Chris Burggraeve, former Global CMO of AB InBev: “ROI follows Pricing Power discussions. Not before.”

Why CFOs and CMOs need a shared language for brand strength, margins and enterprise value.

In an era of persistent inflation, geopolitical uncertainty and pressure on margins, pricing has moved from a commercial topic to a boardroom priority. For CFOs, finance leaders, CMOs and marketing directors, the question is no longer whether pricing power matters. The question is how to build it, measure it and defend it.

Chris Burggraeve, former first-ever Global CMO of AB InBev and a globally recognized marketing and business transformation expert, believes pricing power offers a practical common language for marketing and finance. It links brand strength, customer value, margins, cash flow and enterprise value in a way both CFOs and CMOs can understand. It prioritizes effectiveness over efficiency. Do the right things first, before doing things right.

In the executive masterclass Making Pricing Power Happen, developed in close partnership with Alex van Groningen, CFO.nl, Adformatie.nl, and the Institute for Real Growth, Burggraeve explores why the strongest companies win on pricing, not discounts, and why sustainable pricing power is rarely created by finance or marketing alone. It helps CEOs to truly integrate CFO and CMO, instead of the company suffering from “double CFO syndrome”, i.e. the CEO acts as a second CFO in a “two against one” fight with the CMO. In that case, everybody loses.

 


“ROI follows Pricing Power discussions. Not before.”
– Chris Burggraeve, founder of Vicomte LLC and former Global CMO of AB InBev


 

Pricing Power as a boardroom priority

Financially speaking, companies want to create strong profit and loss statements, strong cash flow statements and, especially, strong balance sheets. On the balance sheet, boards compare assets and liabilities. But in today’s tech-driven world, Chris Burggraeve argues, most of the value creation is increasingly driven by intangible assets rather than tangible assets, such as factories, cars or offices.

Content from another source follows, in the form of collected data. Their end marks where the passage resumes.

[src/rtl/cpu_run_monitor.sv]
// cpu_run_monitor: board-level run control and performance monitor.
// Produces a single-clock enable for the core in free/slow/step/hold
// modes, counts enabled cycles and retired instructions, latches the
// end-of-program flag and drives a selectable value onto 7-seg digits.
module cpu_run_monitor #(
    parameter int DIV_MAX    = 50000000,
    parameter int DEB_CYCLES = 500000,
    parameter int CNT_WIDTH  = 32,
    parameter int NUM_DIGITS = 6
) (
    input  logic                    clk,
    input  logic                    reset,
    input  logic [1:0]              mode,
    input  logic                    step_key,
    input  logic                    endcontrol,
    input  logic                    instr_valid,
    input  logic [31:0]             pc,
    input  logic [1:0]              sel,
    output logic                    cpu_en,
    output logic                    halted,
    output logic [CNT_WIDTH-1:0]    cycle_count,
    output logic [CNT_WIDTH-1:0]    instret_count,
    output logic [7*NUM_DIGITS-1:0] hex
);

    typedef enum logic [1:0] {
        MODE_FREE = 2'b00,
        MODE_SLOW = 2'b01,
        MODE_STEP = 2'b10,
        MODE_HOLD = 2'b11
    } mode_t;

    localparam int DIV_W = (DIV_MAX > 2) ? $clog2(DIV_MAX) : 1;
    localparam int DEB_W = (DEB_CYCLES > 2) ? $clog2(DEB_CYCLES) : 1;
    localparam int VAL_W = 4 * NUM_DIGITS;
    localparam logic [DIV_W-1:0] DIV_LAST = DIV_W'(DIV_MAX - 1);
    localparam logic [DEB_W-1:0] DEB_LAST = DEB_W'(DEB_CYCLES - 1);

    mode_t                    w_mode;
    mode_t                    r_mode_prev;
    logic [DIV_W-1:0]         r_div;
    logic                     w_tick;
    logic                     r_sync1, r_sync2;
    logic                     r_deb_level, r_deb_prev;
    logic [DEB_W-1:0]         r_deb_cnt;
    logic                     w_press;
    logic                     w_en_mode, w_en_next;
    logic                     r_cpu_en, r_halted;
    logic [CNT_WIDTH-1:0]     r_cycle, r_instret, w_diff;
    logic [VAL_W-1:0]         w_value;
    logic [7*NUM_DIGITS-1:0]  w_hex_next, r_hex;

    assign w_mode = mode_t'(mode);

    // Gate the wrap point: a tick is only produced once the mode has been
    // stable for at least one cycle, so a mode change never leaks a tick.
    assign w_tick = (w_mode == MODE_SLOW) && (w_mode == r_mode_prev) && (r_div == DIV_LAST);

    // Slow-run divider, restarted whenever the mode changes.
    always_ff @(posedge clk) begin
        if (!reset) begin
            r_mode_prev <= MODE_FREE;
            r_div       <= '0;
        end else begin
            r_mode_prev <= w_mode;
            if (w_mode != r_mode_prev) begin
                r_div <= '0;
            end else if (w_mode == MODE_SLOW) begin
                r_div <= w_tick ? '0 : r_div + 1'b1;
            end
        end
    end

    // Step key: two-flop synchronizer followed by a stability-count debouncer.
    always_ff @(posedge clk) begin
        if (!reset) begin
            r_sync1     <= 1'b1;
            r_sync2     <= 1'b1;
            r_deb_level <= 1'b1;
            r_deb_prev  <= 1'b1;
            r_deb_cnt   <= '0;
        end else begin
            r_sync1    <= step_key;
            r_sync2    <= r_sync1;
            r_deb_prev <= r_deb_level;
            if (r_sync2 != r_deb_level) begin
                if (r_deb_cnt == DEB_LAST) begin
                    r_deb_level <= r_sync2;
                    r_deb_cnt   <= '0;
                end else begin
                    r_deb_cnt <= r_deb_cnt + 1'b1;
                end
            end else begin
                r_deb_cnt <= '0;
            end
        end
    end

    // Press is the falling edge of the debounced (active-low) key level.
    assign w_press = r_deb_prev & ~r_deb_level;

    // Next clock-enable value from the run mode, blocked by end-of-program.
    always_comb begin
        w_en_mode = 1'b0;
        case (w_mode)
            MODE_FREE: w_en_mode = 1'b1;
            MODE_SLOW: w_en_mode = w_tick;
            MODE_STEP: w_en_mode = w_press;
            MODE_HOLD: w_en_mode = 1'b0;
            default:   w_en_mode = 1'b0;
        endcase
        w_en_next = w_en_mode & ~r_halted & ~endcontrol;
    end

    // Registered enable, sticky halt and saturating performance counters.
    always_ff @(posedge clk) begin
        if (!reset) begin
            r_cpu_en  <= 1'b0;
            r_halted  <= 1'b0;
            r_cycle   <= '0;
            r_instret <= '0;
        end else begin
            r_cpu_en <= w_en_next;
            r_halted <= r_halted | endcontrol;
            if (r_cpu_en && !r_halted) begin
                if (r_cycle != '1) begin
                    r_cycle <= r_cycle + 1'b1;
                end
                if (instr_valid && (r_instret != '1)) begin
                    r_instret <= r_instret + 1'b1;
                end
            end
        end
    end

    function automatic logic [6:0] seg7(input logic [3:0] nib);
        case (nib)
            4'h0: seg7 = 7'h40;
            4'h1: seg7 = 7'h79;
            4'h2: seg7 = 7'h24;
            4'h3: seg7 = 7'h30;
            4'h4: seg7 = 7'h19;
            4'h5: seg7 = 7'h12;
            4'h6: seg7 = 7'h02;
            4'h7: seg7 = 7'h78;
            4'h8: seg7 = 7'h00;
            4'h9: seg7 = 7'h10;
            4'hA: seg7 = 7'h08;
            4'hB: seg7 = 7'h03;
            4'hC: seg7 = 7'h46;
            4'hD: seg7 = 7'h21;
            4'hE: seg7 = 7'h06;
            default: seg7 = 7'h0E;
        endcase
    endfunction

    assign w_diff = r_cycle - r_instret;

    // Display source select, resized to the digit field, then per-digit encode.
    always_comb begin
        w_value = '0;
        case (sel)
            2'd0:    w_value = VAL_W'(r_cycle);
            2'd1:    w_value = VAL_W'(r_instret);
            2'd2:    w_value = VAL_W'(pc);
            default: w_value = VAL_W'(w_diff);
        endcase
        w_hex_next = '0;
        for (int unsigned k = 0; k < NUM_DIGITS; k++) begin
            w_hex_next[7*k +: 7] = seg7(w_value[4*k +: 4]);
        end
    end

    // Registered segment outputs.
    always_ff @(posedge clk) begin
        if (!reset) begin
            r_hex <= {NUM_DIGITS{7'h40}};
        end else begin
            r_hex <= w_hex_next;
        end
    end

    assign cpu_en        = r_cpu_en;
    assign halted        = r_halted;
    assign cycle_count   = r_cycle;
    assign instret_count = r_instret;
    assign hex           = r_hex;

endmodule
[config.mk]
export PLATFORM = sky130hd
export DESIGN_NAME = cpu_run_monitor
export DESIGN_NICKNAME = d
export VERILOG_FILES = /design/src/rtl/cpu_run_monitor.sv
export SDC_FILE = /design/constraint.sdc
export NUM_CORES = 1
export LEC_CHECK = 0
export ABC_AREA = 1
export CELL_PAD_IN_SITES_DETAIL_PLACEMENT = 0
export CELL_PAD_IN_SITES_GLOBAL_PLACEMENT = 1
export CORE_MARGIN = 8
export CORE_UTILIZATION = 39
export DETAILED_ROUTE_END_ITERATION = 8
export HOLD_SLACK_MARGIN = 0.05
export PLACE_DENSITY_LB_ADDON = 0.1
export SLEW_MARGIN = 20
export SYNTH_ARGS = -nofsm -noshare
export SYNTH_HDL_FRONTEND = slang
export SYNTH_SLANG_ARGS = --single-unit
[constraint.sdc]
create_clock -name clk -period 3.2 [get_ports clk]
set_input_delay 0.48 -clock clk [delete_from_list [all_inputs] [get_ports clk]]
set_output_delay 0.48 -clock clk [all_outputs]
set_load 0.1 [all_outputs]
==> qor.txt <==
Run status: finished, final reports clean
DRT iter0 DRCs: 818
Mux cell area share after synthesis: 0%
Critical Path Start Type: flop
Syn Area/Cell: 6.33 sq um
Routed WL: 37200 um
Place WS: 0.212 ns
Crit end category: flop
Comb power frac: 16.8%
Cell Area, Synth: 10800 sq um
Compound-Gate Fraction of Synth Area: 12.8%
Pwr/cell area: 380 nW/um^2
Fmax: 348 MHz
Die area: 33100 sq um
Ports: 149
LEAKAGE: 5.86 nW
Worst skew pair latency: 0.44 ns
Clk buf depth: 2
Total GRT Usage: 22.3%
Post-synth EDFFs: 0
Main combinational cell family by area after synthesis: simple AND/OR/NAND/NOR gates
Worst hold path type: flop to flop
Reg power frac: 40.4%
Number of buffers created by CTS: 17
FP Rows: 60
RePlAce Congestion: 0.943
Cells after Synth: 1699
DR vias/cell: 5.05
Initial antenna violation count: 0
Multi-input logic area: 6470 sq um
Postcts setup bufs: 0
Ys Warns: 0
Tcrit/Tclk final: 89.9%
Layout Nets: 1984
Commonest non-fill, non-tap cells in the layout: nand2_1, inv_1, nor2_1
Antenna Nets Post-Route: 0
Register Area: 3180 sq um
Detailed placer's ending HPWL: 29900 um
Xor/xnor share of the synthesized area: 2.61%
Drt first pass iters: 6
Antenna cells: 0
Flop-to-flop setup slack: 0.32 ns
Required @ worst endpoint: 3.56 ns
Yosys reg bits: 159
Pin slew with the least headroom to its limit: 0.975 ns
Critical path class: flop to flop
First-pass GRT wire length: 58500 um
Internal: 3.43 mW
Reg2reg path depth: 19
Slew Viols, Final: 0
Final Critical Period: 2.88 ns
Die H: 182 um
Slew headroom: 34.8%
Unrepaired setup endpoints after global routing: no
GRT overflow: 0
Hold path cells: 1
Largest net degree at the start of global routing: 61
Slack of the critical path: 0.324 ns
Syn nets: 1799
Adder-cell share of the synthesized area: 6.93%
Critical path arrival: 3.24 ns
Max_cap viols: 0
Sw power: 1.60 mW
Vias post-DR: 11300
H-tree Lvls: 4
CORE AREA: 27000 sq um
Fill cells: 2843
Net Sw Frac: 31.8%
Commonest non-fill, non-tap cell in the layout: nand2_1
# setup viols final: 0
Final TNS setup: 0 ns
CTS Root Buffer Type: clkbuf_16
Die W: 182 um
Worst Clk Skew: 0.0188 ns
Sequential area share after synthesis: 29.6%
Synth Area in Simple Gates: 37.8%
Number of hold buffers added after CTS: 0
CP Max Fanout: 5
Hold Vio Cnt, Final: 0
Area contributors post-synth: dfxtp_1, nand2_1, inv_1
Top-area cell type share of the netlist area: 29.6%
Clk pwr share: 42.7%
Synth area leader: dfxtp_1
Vias in the first global route: 10800
Top_reg_cell synth: dfxtp_1
Synth unique cells: 53
TritonCTS clock tree: built
Asr flop ratio synth: 0%
Clock sinks: 159
Layout area overhead: 23.2%
Design Power: 5.04 mW
Worst VDD drop: 0.338 mV
Finished Cell Area: 13200 sq um
Cts repair resizes: 0
Avg WL per Cell: 16.6 um
Initial Util: 39.8%
Fraction of layout cells with a size suffix above 1: 12.5%
Clock transition at path regs: 0.07 ns
DRC viols: 0
Port Buffers: 140
Area after DPL: 12600 sq um
cells by family (layout without fill, tap and decap cells):
logic type | after synthesis | in the layout
buffers and inverters | 277 | 475
XOR/XNOR | 32 | 32
AO/OA/AOI/OAI | 235 | 235
flip-flops | 159 | 159
adder cells (fa/ha/maj) | 59 | 59
AND/OR/NAND/NOR | 937 | 937
power groups by stage:
stage / sequential, mW / combinational [mW] / clock (mW)
finish: 2.04 / 0.849 / 2.15
CTS: 2.04 / 0.852 / 2.21
global placement: 2.08 / 0.849 / 0
floorplan: 2.39 / 0.301 / 0
detailed placement: 2.09 / 0.850 / 0
global route: 2.04 / 0.912 / 2.28
flip-flops by register name, summed over array words and instances, names as in the netlist, 2 cells and up:
register,flops
cycle_count,32
r_deb_cnt,19
instret_count,32
r_mode_prev,2
hex,42
r_div,26
Yosys cell counts, types with 13 or more instances:
master   instances
nand3_1        100
inv_1          233
nor2_1         192
dfxtp_1        159
nand4_1         46
inv_2           13
ha_1            58
o21ai_0         67
nand2_1        485
a21oi_1        113
xor2_1          24
nor3_1          56
layout make-up:
class | instances | area share, %
Clock buffer | 18 | 3.24
Clock inverter | 14 | 1.32
Inverter | 247 | 7.02
Multi-Input combinational cell | 1263 | 48.8
Sequential cell | 159 | 24.0
Tap cell | 341 | 3.22
Timing Repair Buffer | 196 | 12.3
stage by stage:
stage	utilization [%]	hold slack [ns]	instances
after floorplan	-	0.393	1699
after detailed placement	46.8	0.398	2206
final	49.0	0.420	2238
after global routing	49.0	0.453	2238
after global placement	46.8	0.403	2206
after CTS	49.0	0.418	2238
per-layer routing:
metal / part of all wire (%) / up-vias / routed length [um] / GRT usage [%]
met3: 5.9 / 60 / 2200 / 4.49
li1: - / 5870 / - / -
met1: 46 / 5055 / 17200 / 28.9
met2: 45 / 311 / 16600 / 36.0
met4: 3.4 / 0 / 1250 / 8.59
met5: 0 / - / 0 / 0
worst max-delay path, stage by stage, from the launching register on:
cell,delay (ns)
dfxtp_1,0.43
inv_1,0.13
ha_2,0.41
nand2_1,0.10
nor2_1,0.15
inv_1,0.06
nor2_1,0.15
nand3b_1,0.16
nand3_1,0.12
nand2_1,0.05
nand2_1,0.05
nand2_1,0.06
nand2_1,0.16
inv_1,0.12
ha_1,0.31
inv_1,0.06
nand3_1,0.07
nand3_1,0.09
nand2_1,0.05
nor2_1,0.09
worst paths after layout:
path,start,to
max,instret_count[16],hex[38]
min,r_sync1,r_sync2
max reg2reg,instret_count[16],hex[38]
min reg2reg,r_sync1,r_sync2
Power figures use the tool's default switching activity.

“In the eyes of investors, whether they invest in public or private companies, value is created much more by intangibles,” he says. “First, by what a company knows, such as intellectual capital, including intellectual property, brands and talent. And second, by who it knows and who it matters to, through relationship capital. The issue is that for finance and accounting, and for a board that is traditionally stacked with more finance-driven profiles, intangibles are much more complex to deal with.”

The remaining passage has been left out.